- _DESCRIPTION OF THE TASK_
Print exactly what the entries say, line by line, from the first line down to the one with "submodules not included", inclusive.

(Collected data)
....

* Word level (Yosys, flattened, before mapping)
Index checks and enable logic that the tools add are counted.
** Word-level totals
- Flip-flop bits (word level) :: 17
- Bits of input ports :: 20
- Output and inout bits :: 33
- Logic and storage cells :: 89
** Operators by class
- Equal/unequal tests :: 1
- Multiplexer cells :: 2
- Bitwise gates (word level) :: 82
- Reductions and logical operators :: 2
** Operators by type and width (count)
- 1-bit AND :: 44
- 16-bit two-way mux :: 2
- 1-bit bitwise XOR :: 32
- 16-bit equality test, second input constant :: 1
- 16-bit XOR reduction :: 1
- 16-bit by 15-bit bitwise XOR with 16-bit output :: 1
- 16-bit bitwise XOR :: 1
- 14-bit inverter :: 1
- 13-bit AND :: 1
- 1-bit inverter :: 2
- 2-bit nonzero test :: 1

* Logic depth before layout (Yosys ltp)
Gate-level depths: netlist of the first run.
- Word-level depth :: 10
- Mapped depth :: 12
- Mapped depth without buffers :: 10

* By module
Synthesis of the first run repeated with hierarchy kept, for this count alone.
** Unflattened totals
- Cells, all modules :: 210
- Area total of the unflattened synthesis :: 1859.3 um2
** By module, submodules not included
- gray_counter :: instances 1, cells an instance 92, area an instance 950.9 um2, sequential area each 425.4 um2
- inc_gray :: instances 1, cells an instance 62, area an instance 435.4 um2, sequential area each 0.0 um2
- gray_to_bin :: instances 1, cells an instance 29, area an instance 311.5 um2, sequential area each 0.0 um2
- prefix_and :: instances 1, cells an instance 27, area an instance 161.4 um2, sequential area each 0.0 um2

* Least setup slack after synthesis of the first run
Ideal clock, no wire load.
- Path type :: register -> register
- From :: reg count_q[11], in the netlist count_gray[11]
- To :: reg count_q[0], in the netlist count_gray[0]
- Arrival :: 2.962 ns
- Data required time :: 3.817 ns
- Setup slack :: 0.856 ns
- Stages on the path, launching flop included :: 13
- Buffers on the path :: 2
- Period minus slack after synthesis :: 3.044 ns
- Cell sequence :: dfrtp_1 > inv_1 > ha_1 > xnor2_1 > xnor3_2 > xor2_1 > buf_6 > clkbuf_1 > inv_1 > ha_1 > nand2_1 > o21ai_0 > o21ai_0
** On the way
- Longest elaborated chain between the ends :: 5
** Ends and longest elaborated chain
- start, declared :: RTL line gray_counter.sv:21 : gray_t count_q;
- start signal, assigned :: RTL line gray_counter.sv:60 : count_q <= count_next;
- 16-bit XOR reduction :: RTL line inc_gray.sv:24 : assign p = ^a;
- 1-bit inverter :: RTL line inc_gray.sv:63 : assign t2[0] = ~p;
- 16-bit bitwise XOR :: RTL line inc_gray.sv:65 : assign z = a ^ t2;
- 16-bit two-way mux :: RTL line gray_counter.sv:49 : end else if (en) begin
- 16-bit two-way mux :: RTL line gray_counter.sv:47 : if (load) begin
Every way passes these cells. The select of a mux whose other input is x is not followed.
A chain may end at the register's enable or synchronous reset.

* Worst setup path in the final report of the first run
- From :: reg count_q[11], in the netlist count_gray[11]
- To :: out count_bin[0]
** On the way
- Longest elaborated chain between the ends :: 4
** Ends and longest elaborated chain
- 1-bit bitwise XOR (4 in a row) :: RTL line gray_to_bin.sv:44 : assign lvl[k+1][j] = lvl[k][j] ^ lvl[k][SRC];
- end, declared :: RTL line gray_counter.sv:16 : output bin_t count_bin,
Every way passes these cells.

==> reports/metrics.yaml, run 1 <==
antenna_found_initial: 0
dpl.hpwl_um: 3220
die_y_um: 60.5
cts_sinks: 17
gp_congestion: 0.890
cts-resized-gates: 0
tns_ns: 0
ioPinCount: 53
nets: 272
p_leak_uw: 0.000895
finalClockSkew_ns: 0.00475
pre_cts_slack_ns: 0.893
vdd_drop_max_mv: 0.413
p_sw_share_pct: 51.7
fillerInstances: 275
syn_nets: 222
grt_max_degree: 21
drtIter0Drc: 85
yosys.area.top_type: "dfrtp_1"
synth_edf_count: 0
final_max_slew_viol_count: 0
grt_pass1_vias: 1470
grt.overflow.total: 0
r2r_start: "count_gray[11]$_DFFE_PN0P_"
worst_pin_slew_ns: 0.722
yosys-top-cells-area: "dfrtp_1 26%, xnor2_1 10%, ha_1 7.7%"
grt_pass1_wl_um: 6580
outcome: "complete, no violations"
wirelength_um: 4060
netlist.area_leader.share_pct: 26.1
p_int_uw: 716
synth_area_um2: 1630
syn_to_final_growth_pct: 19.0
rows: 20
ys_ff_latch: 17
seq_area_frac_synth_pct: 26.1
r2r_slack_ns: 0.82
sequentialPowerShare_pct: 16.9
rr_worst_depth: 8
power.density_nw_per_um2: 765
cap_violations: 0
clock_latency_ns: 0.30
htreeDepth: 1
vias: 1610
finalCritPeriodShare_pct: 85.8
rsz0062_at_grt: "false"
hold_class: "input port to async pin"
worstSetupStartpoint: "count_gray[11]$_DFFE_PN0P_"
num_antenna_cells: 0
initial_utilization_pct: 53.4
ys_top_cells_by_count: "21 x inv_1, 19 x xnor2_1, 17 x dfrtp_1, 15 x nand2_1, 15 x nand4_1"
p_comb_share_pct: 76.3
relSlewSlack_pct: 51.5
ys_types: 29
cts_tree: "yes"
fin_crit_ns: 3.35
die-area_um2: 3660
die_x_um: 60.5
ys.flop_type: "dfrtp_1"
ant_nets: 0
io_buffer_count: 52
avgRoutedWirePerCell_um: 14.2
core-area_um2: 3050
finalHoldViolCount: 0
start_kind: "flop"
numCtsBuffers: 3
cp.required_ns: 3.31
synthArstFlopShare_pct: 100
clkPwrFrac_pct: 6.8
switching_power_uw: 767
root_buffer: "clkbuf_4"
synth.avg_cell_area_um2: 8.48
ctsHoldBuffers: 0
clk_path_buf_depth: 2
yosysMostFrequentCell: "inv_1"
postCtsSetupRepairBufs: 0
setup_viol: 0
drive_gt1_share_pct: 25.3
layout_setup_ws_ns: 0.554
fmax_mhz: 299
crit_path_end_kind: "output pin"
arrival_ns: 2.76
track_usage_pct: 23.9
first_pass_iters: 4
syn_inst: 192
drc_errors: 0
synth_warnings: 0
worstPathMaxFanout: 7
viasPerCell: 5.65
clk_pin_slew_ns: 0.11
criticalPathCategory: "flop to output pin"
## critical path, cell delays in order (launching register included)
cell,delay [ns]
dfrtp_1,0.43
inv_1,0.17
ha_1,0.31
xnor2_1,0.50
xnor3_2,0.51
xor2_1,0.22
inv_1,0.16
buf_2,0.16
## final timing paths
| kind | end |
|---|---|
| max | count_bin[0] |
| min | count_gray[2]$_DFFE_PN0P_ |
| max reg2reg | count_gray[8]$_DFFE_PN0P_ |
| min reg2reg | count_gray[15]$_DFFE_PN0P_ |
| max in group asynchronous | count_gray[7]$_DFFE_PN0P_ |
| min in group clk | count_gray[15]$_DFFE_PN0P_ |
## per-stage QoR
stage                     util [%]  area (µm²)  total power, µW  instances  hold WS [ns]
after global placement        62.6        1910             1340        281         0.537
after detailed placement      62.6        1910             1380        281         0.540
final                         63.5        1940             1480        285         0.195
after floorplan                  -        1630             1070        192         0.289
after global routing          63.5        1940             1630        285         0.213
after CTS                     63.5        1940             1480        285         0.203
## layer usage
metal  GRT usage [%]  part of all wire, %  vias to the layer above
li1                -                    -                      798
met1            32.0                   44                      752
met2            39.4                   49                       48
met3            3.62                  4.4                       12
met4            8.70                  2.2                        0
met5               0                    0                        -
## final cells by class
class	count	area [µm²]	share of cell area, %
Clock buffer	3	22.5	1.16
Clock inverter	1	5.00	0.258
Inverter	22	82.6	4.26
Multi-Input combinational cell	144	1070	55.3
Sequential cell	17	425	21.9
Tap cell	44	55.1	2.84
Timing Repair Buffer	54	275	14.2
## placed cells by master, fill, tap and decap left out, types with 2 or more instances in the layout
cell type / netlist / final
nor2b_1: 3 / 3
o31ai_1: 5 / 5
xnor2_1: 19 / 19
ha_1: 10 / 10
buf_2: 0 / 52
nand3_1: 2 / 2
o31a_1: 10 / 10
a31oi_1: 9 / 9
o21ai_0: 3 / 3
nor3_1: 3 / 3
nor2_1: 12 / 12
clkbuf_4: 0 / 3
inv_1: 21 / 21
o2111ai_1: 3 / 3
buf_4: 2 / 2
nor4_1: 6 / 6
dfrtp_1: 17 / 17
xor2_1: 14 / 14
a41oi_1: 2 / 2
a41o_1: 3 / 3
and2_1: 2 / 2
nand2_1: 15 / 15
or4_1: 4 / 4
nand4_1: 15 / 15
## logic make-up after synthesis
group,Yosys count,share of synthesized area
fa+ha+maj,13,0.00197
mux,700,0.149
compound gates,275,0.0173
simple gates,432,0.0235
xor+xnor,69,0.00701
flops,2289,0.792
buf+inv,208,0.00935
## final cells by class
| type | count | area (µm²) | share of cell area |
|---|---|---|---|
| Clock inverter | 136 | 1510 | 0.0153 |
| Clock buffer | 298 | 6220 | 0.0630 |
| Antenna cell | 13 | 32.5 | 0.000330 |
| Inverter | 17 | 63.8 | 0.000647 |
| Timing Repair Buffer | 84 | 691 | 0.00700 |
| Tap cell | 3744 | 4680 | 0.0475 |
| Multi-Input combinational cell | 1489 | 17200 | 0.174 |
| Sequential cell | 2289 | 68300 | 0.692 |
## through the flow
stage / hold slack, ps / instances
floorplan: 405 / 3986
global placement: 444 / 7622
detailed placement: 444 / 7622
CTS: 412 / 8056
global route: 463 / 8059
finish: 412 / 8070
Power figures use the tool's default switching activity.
<file path="config.mk">
export PLATFORM = sky130hd
export DESIGN_NAME = control_unit
export DESIGN_NICKNAME = d
export VERILOG_FILES = /design/src/hw/control_pkg.sv /design/src/hw/control_unit.sv /design/src/hw/control_word_gen.sv /design/src/hw/instr_decoder.sv /design/src/hw/step_sequencer.sv
export SDC_FILE = /design/constraint.sdc
export NUM_CORES = 1
export LEC_CHECK = 0
export BUFFER_PORTS_ARGS = -buffer_cell sky130_fd_sc_hd__buf_4
export CAP_MARGIN = 30
export CORE_AREA = 2 2 57 59
export DETAILED_ROUTE_END_ITERATION = 12
export DIE_AREA = 0 0 59 61
export PLACE_DENSITY = 0.77
export SLEW_MARGIN = 5
export SYNTH_ARGS = -nofsm -noshare
export SYNTH_HDL_FRONTEND = slang
export SYNTH_SLANG_ARGS = --single-unit
</file>
<file path="constraint.sdc">
create_clock -name clock -period 5.1 [get_ports clock]
set_clock_uncertainty 0.05 [all_clocks]
set_input_delay 1.275 -clock clock [delete_from_list [all_inputs] [get_ports clock]]
set_output_delay 1.275 -clock clock [all_outputs]
set_load 0.005 [all_outputs]
</file>
`src/rx_pkg.sv`:
```
// Shared types, constants and helper functions for the serial-link
// receive datapath: frame layout, control states, CRC-32 and FAW check
package rx_pkg;

   // Frame layout
   localparam int FRAME_WORDS   = 8;
   localparam int PAYLOAD_WORDS = 6;

   // Fixed frame alignment pattern in the top 56 bits of word 0
   localparam logic [55:0] FAW_PATTERN = 56'hBC_F6_28_5A_A5_C3_3C;

   // CRC-32 parameters, MSB first, no reflection, no final inversion
   localparam logic [31:0] CRC_POLY = 32'h04C1_1DB7;
   localparam logic [31:0] CRC_INIT = 32'hFFFF_FFFF;

   // Frame alignment word
   typedef struct packed {
      logic [55:0] pattern;
      logic [6:0]  rsvd;
      logic        rx_rdy;
   } rx_faw_t;

   // Validation packet, valids bit i belongs to payload word i+1
   typedef struct packed {
      logic [31:0]              crc;
      logic [25:0]              rsvd;
      logic [PAYLOAD_WORDS-1:0] valids;
   } rx_vd_pkt_t;

   // Control states
   typedef enum logic [1:0] {
      OFF,
      RUN,
      FAULT
   } rx_state_e;

   // Advance the CRC over one 64-bit word, bit 63 first
   function automatic logic [31:0] crc32_step(input logic [31:0] crc_in,
                                              input logic [63:0] data);
      logic [31:0] crc;
      logic        fb;
      crc = crc_in;
      for (int i = 63; i >= 0; i--) begin
         fb  = crc[31] ^ data[i];
         crc = {crc[30:0], 1'b0};
         if (fb) begin
            crc = crc ^ CRC_POLY;
         end
      end
      return crc;
   endfunction

   // True when the pattern field matches the alignment pattern
   function automatic logic faw_ok(input logic [63:0] word);
      rx_faw_t faw;
      faw = rx_faw_t'(word);
      return faw.pattern == FAW_PATTERN;
   endfunction

endpackage
```
`src/rx_frame_if.sv`:
```
// Frame interface from the control block to the datapath blocks.
// Carries the input word and its frame position strobes
`timescale 1ns/1ns

interface rx_frame_if;

   logic [63:0] word;
   logic        active;
   // Word 0 and word 7 of the current frame
   logic        faw_boundary;
   logic        crc_boundary;

   modport framer (
      output word,
      output active,
      output faw_boundary,
      output crc_boundary
   );

   modport sink (
      input word,
      input active,
      input faw_boundary,
      input crc_boundary
   );

endinterface

```
`src/rx_top.sv`:
```
// Receive datapath top level: frame control, CRC check, data delay
// and tvalid gating for 8-word frames from the deserializer
`timescale 1ns/1ns

module rx_top #(
   parameter int DATA_LATENCY = 11,
   parameter int CRC_LATENCY  = 3
) (
   input  logic        clk_i,
   input  logic        rst_n_i,
   input  logic        enable_i,
   input  logic [63:0] tdata_i,
   output logic [63:0] tdata_o,
   output logic        tvalid_o,
   output logic        faw_error_o,
   output logic        crc_error_o,
   output logic        remote_rx_rdy_o
);

   logic crc_done;
   logic crc_bad;
   logic release_ok;

   rx_frame_if frame_if ();

   rx_ctrl u_ctrl (
      .clk_i           (clk_i),
      .rst_n_i         (rst_n_i),
      .enable_i        (enable_i),
      .tdata_i         (tdata_i),
      .frame           (frame_if.framer),
      .crc_done_i      (crc_done),
      .crc_bad_i       (crc_bad),
      .release_ok_o    (release_ok),
      .faw_error_o     (faw_error_o),
      .crc_error_o     (crc_error_o),
      .remote_rx_rdy_o (remote_rx_rdy_o)
   );

   rx_crc_check #(
      .CRC_LATENCY (CRC_LATENCY)
   ) u_crc_check (
      .clk_i      (clk_i),
      .rst_n_i    (rst_n_i),
      .frame      (frame_if.sink),
      .crc_done_o (crc_done),
      .crc_bad_o  (crc_bad)
   );

   rx_delay_line #(
      .DATA_LATENCY (DATA_LATENCY)
   ) u_delay_line (
      .clk_i   (clk_i),
      .rst_n_i (rst_n_i),
      .frame   (frame_if.sink),
      .tdata_o (tdata_o)
   );

   rx_out_gate u_out_gate (
      .clk_i        (clk_i),
      .rst_n_i      (rst_n_i),
      .frame        (frame_if.sink),
      .crc_done_i   (crc_done),
      .release_ok_i (release_ok),
      .tvalid_o     (tvalid_o)
   );

endmodule

```
`src/rx_out_gate.sv`:
```
// Output gate: holds the valid bits of a checked frame and steps
// them out as tvalid across the six payload slots
`timescale 1ns/1ns

module rx_out_gate import rx_pkg::*; (
   input  logic     clk_i,
   input  logic     rst_n_i,
   rx_frame_if.sink frame,
   input  logic     crc_done_i,
   input  logic     release_ok_i,
   output logic     tvalid_o
);

   rx_vd_pkt_t               vd_pkt;
   logic [PAYLOAD_WORDS-1:0] valids_q;
   logic [PAYLOAD_WORDS-1:0] release_q;
   logic [PAYLOAD_WORDS-1:0] shift_q;
   logic                     start_q;

   assign vd_pkt = rx_vd_pkt_t'(frame.word);

   // Valid bits wait here while the CRC compare runs
   always_ff @(posedge clk_i) begin
      if (frame.crc_boundary) begin
         valids_q <= vd_pkt.valids;
      end
      if (crc_done_i) begin
         release_q <= valids_q;
      end
   end

   // Shifting starts two cycles after crc_done, then empties to zero
   always_ff @(posedge clk_i) begin
      if (!rst_n_i || !frame.active) begin
         start_q <= 1'b0;
         shift_q <= '0;
      end else begin
         start_q <= crc_done_i;
         if (start_q) begin
            shift_q <= release_q;
         end else begin
            shift_q <= shift_q >> 1;
         end
      end
   end

   // Empty slots cover the FAW and packet words
   assign tvalid_o = release_ok_i && shift_q[0];

endmodule

```
`src/rx_delay_line.sv`:
```
// Fixed-depth delay line aligning the received words with the
// tvalid decisions made after the CRC check
`timescale 1ns/1ns

module rx_delay_line #(
   parameter int DATA_LATENCY = 11
) (
   input  logic        clk_i,
   input  logic        rst_n_i,
   rx_frame_if.sink    frame,
   output logic [63:0] tdata_o
);

   logic [63:0] dly_q [DATA_LATENCY];

   always_ff @(posedge clk_i) begin
      if (!rst_n_i) begin
         for (int i = 0; i < DATA_LATENCY; i++) begin
            dly_q[i] <= '0;
         end
      end else begin
         dly_q[0] <= frame.word;
         for (int i = 1; i < DATA_LATENCY; i++) begin
            dly_q[i] <= dly_q[i-1];
         end
      end
   end

   assign tdata_o = dly_q[DATA_LATENCY-1];

endmodule

```
`src/rx_crc_check.sv`:
```
// CRC checker: accumulates CRC-32 over the payload words of each frame
// and compares it to the validation packet through a short pipeline
`timescale 1ns/1ns

module rx_crc_check import rx_pkg::*; #(
   parameter int CRC_LATENCY = 3
) (
   input  logic     clk_i,
   input  logic     rst_n_i,
   rx_frame_if.sink frame,
   output logic     crc_done_o,
   output logic     crc_bad_o
);

   rx_vd_pkt_t  vd_pkt;
   logic [31:0] crc_acc;
   logic [31:0] cap_calc;
   logic [31:0] cap_rx;
   logic        cap_vld;
   logic        done_pipe [1:CRC_LATENCY-1];
   logic        bad_pipe  [1:CRC_LATENCY-1];

   assign vd_pkt = rx_vd_pkt_t'(frame.word);

   // Restart on the FAW, fold in every word up to the packet
   always_ff @(posedge clk_i) begin
      if (frame.faw_boundary) begin
         crc_acc <= CRC_INIT;
      end else if (frame.active && !frame.crc_boundary) begin
         crc_acc <= crc32_step(crc_acc, frame.word);
      end
   end

   // First stage captures both values at the packet word
   always_ff @(posedge clk_i) begin
      if (frame.crc_boundary) begin
         cap_calc <= crc_acc;
         cap_rx   <= vd_pkt.crc;
      end
   end

   // Done strobes travel with their compare result, flushed when disabled
   always_ff @(posedge clk_i) begin
      if (!rst_n_i || !frame.active) begin
         cap_vld <= 1'b0;
         for (int i = 1; i < CRC_LATENCY; i++) begin
            done_pipe[i] <= 1'b0;
         end
      end else begin
         cap_vld      <= frame.crc_boundary;
         done_pipe[1] <= cap_vld;
         for (int i = 2; i < CRC_LATENCY; i++) begin
            done_pipe[i] <= done_pipe[i-1];
         end
      end
   end

   always_ff @(posedge clk_i) begin
      bad_pipe[1] <= (cap_calc != cap_rx);
      for (int i = 2; i < CRC_LATENCY; i++) begin
         bad_pipe[i] <= bad_pipe[i-1];
      end
   end

   assign crc_done_o = done_pipe[CRC_LATENCY-1];
   assign crc_bad_o  = bad_pipe[CRC_LATENCY-1];

endmodule

```
`src/rx_ctrl.sv`:
```
// Receive control block: frame counter, enable FSM, FAW check,
// sticky error flags and remote receiver-ready flag
`timescale 1ns/1ns

module rx_ctrl import rx_pkg::*; (
   input  logic        clk_i,
   input  logic        rst_n_i,
   input  logic        enable_i,
   input  logic [63:0] tdata_i,
   rx_frame_if.framer  frame,
   input  logic        crc_done_i,
   input  logic        crc_bad_i,
   output logic        release_ok_o,
   output logic        faw_error_o,
   output logic        crc_error_o,
   output logic        remote_rx_rdy_o
);

   localparam int CNT_W = $clog2(FRAME_WORDS);

   logic [CNT_W-1:0] word_cnt;
   logic             faw_bnd;
   logic             crc_bnd;
   logic             faw_fail;
   logic             crc_fail;
   rx_faw_t          faw_word;
   rx_state_e        state;
   rx_state_e        state_next;

   // Counter sits at 0 while disabled, so the first enabled word is the FAW
   always_ff @(posedge clk_i) begin
      if (!rst_n_i || !enable_i) begin
         word_cnt <= '0;
      end else if (word_cnt == CNT_W'(FRAME_WORDS - 1)) begin
         word_cnt <= '0;
      end else begin
         word_cnt <= word_cnt + 1'b1;
      end
   end

   assign faw_bnd  = enable_i && (word_cnt == '0);
   assign crc_bnd  = enable_i && (word_cnt == CNT_W'(FRAME_WORDS - 1));
   assign faw_word = rx_faw_t'(tdata_i);

   // Input word goes straight through to the datapath
   assign frame.word         = tdata_i;
   assign frame.active       = enable_i;
   assign frame.faw_boundary = faw_bnd;
   assign frame.crc_boundary = crc_bnd;

   assign faw_fail = faw_bnd && !faw_ok(tdata_i);
   assign crc_fail = crc_done_i && crc_bad_i;

   always_comb begin
      state_next = state;
      unique case (state)
         OFF:     state_next = (faw_fail || crc_fail) ? FAULT : RUN;
         RUN:     if (faw_fail || crc_fail) state_next = FAULT;
         FAULT:   state_next = FAULT;
         default: state_next = OFF;
      endcase
      // Dropping enable always restarts from OFF
      if (!enable_i) begin
         state_next = OFF;
      end
   end

   always_ff @(posedge clk_i) begin
      if (!rst_n_i) begin
         state <= OFF;
      end else begin
         state <= state_next;
      end
   end

   assign release_ok_o = (state == RUN);

   // Sticky flags, only cleared by dropping enable
   always_ff @(posedge clk_i) begin
      if (!rst_n_i || !enable_i) begin
         faw_error_o     <= 1'b0;
         crc_error_o     <= 1'b0;
         remote_rx_rdy_o <= 1'b0;
      end else begin
         if (faw_fail) begin
            faw_error_o <= 1'b1;
         end
         if (crc_fail) begin
            crc_error_o <= 1'b1;
         end
         // Remote ready only updates from a good FAW
         if (faw_bnd && !faw_fail) begin
            remote_rx_rdy_o <= faw_word.rx_rdy;
         end
      end
   end

endmodule

```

....

- _SOLUTION TO THE PROBLEM_
* Word level (Yosys, flattened, before mapping)
Index checks and enable logic that the tools add are counted.
** Word-level totals
- Flip-flop bits (word level) :: 17
- Bits of input ports :: 20
- Output and inout bits :: 33
- Logic and storage cells :: 89
** Operators by class
- Equal/unequal tests :: 1
- Multiplexer cells :: 2
- Bitwise gates (word level) :: 82
- Reductions and logical operators :: 2
** Operators by type and width (count)
- 1-bit AND :: 44
- 16-bit two-way mux :: 2
- 1-bit bitwise XOR :: 32
- 16-bit equality test, second input constant :: 1
- 16-bit XOR reduction :: 1
- 16-bit by 15-bit bitwise XOR with 16-bit output :: 1
- 16-bit bitwise XOR :: 1
- 14-bit inverter :: 1
- 13-bit AND :: 1
- 1-bit inverter :: 2
- 2-bit nonzero test :: 1

* Logic depth before layout (Yosys ltp)
Gate-level depths: netlist of the first run.
- Word-level depth :: 10
- Mapped depth :: 12
- Mapped depth without buffers :: 10

* By module
Synthesis of the first run repeated with hierarchy kept, for this count alone.
** Unflattened totals
- Cells, all modules :: 210
- Area total of the unflattened synthesis :: 1859.3 um2
** By module, submodules not included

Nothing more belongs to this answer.